8 de julio de 2020

Ayer, cuando Odi se fue a dormir muy temprano, estábamos viendo Metrópolis pero de eso no voy a hablar porque sin duda no soy buena espectadora para el cine mudo... no me gusta. Entiendo la genialidad de la película pero no hay forma. Así que cuando él se durmió, yo elegí un Musical, uno de esos géneros que jamás hemos compartido y que a mí me vuelan la cabeza..., sobre todo los complejos y estadounidenses como West Side Story y My Fair Lady, Chicago (con todo su machismo, por supuesto), Sweet Charity, digamos, ese estilo. Pero esta vez elegí una de esas películas de historia tonta y de amor con Fred Astaire que es un tipo que cuando baila me transporta a otra dimensión y que tiene una alegría, una tranquilidad y una aparente facilidad en el gesto que me enamora... Y la elegí porque no sabía que hubiera hecho una película con Judi Garland.
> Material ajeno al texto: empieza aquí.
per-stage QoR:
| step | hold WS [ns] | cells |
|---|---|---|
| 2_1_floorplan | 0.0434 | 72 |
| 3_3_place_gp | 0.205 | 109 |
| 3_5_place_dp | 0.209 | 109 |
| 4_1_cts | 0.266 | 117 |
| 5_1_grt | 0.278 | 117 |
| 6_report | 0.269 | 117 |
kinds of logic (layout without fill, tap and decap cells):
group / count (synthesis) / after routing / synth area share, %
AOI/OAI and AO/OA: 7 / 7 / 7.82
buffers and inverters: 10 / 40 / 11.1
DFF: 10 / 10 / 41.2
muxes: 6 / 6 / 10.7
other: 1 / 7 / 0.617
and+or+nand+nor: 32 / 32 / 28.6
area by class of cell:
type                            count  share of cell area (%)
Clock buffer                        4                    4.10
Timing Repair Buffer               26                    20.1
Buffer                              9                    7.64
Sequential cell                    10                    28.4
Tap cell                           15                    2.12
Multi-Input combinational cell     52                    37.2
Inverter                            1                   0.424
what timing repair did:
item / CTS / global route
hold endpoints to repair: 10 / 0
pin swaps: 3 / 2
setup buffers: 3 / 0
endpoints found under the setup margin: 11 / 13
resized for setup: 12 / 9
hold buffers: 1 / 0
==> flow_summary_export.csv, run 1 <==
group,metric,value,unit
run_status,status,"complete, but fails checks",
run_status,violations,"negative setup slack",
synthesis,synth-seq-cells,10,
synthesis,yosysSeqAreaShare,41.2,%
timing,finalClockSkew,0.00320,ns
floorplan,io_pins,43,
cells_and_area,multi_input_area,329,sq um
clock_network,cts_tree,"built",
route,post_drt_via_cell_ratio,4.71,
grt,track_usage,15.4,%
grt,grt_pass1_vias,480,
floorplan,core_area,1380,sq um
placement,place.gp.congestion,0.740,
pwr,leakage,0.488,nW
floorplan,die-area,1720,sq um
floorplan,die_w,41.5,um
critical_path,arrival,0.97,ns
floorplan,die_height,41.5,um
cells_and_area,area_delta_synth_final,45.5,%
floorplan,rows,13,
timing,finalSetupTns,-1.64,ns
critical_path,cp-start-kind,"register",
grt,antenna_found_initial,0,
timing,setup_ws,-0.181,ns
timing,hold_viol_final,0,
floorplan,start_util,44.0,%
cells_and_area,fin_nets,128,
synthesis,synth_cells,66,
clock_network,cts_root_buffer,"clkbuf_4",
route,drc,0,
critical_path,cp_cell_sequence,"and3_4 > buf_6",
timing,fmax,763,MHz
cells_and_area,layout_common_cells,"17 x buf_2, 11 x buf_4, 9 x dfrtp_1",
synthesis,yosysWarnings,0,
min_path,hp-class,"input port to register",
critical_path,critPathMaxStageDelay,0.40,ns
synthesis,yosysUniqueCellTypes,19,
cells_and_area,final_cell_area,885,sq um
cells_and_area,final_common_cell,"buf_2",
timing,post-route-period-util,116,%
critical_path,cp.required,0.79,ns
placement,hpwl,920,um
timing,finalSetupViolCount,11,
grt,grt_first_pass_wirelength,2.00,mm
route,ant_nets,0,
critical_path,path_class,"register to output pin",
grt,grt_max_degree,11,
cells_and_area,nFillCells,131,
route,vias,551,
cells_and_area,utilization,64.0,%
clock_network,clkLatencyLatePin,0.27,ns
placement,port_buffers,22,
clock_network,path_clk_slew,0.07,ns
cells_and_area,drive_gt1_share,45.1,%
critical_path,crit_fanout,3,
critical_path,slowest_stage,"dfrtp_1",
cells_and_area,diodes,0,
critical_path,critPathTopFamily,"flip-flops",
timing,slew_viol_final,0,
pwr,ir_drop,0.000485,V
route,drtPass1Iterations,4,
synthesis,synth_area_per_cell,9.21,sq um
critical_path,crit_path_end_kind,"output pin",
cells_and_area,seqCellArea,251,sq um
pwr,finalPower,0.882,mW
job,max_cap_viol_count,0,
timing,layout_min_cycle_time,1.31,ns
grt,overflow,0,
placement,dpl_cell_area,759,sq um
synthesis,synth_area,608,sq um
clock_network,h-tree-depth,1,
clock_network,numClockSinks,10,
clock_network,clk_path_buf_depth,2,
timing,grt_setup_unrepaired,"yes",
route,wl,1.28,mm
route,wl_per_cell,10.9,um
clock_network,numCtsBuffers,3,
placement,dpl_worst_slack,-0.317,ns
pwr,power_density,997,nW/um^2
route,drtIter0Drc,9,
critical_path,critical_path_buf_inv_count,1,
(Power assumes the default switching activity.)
Era exactamente lo que yo esperaba: tonta, fácil de seguir, muy deslumbrante en los bailes, pero tenía algo más. El guión de Eastern Parade (tonto, ya dije), se las arreglaba para que la rivalidad entre el personaje de Garland y el de la primera bailarina del bailarín que era Astaire (soy mala con los nombres, así que no los digo), fuera la excusa para que Astaire y la otra bailarina hicieran los números más impactantes de tap y Garland bailara un poco (solo un poco) con Astaire y se dedicara a lo suyo: cantar... Qué voz, por favor. Una voz potente, poderosa, tanto más bella que la de Astaire, que es un cantor mediocre y correcto (supongo, ni idea realmente, no es lo mío la música). O sea: la pasé bien, me preparé para la noche (que vino a su ritmo, fría (pero esta vez no apagamos la estufa), con gata y bolsa de agua caliente, y vi bailar y cantar a dos dioses. ¿Qué más se puede pedir?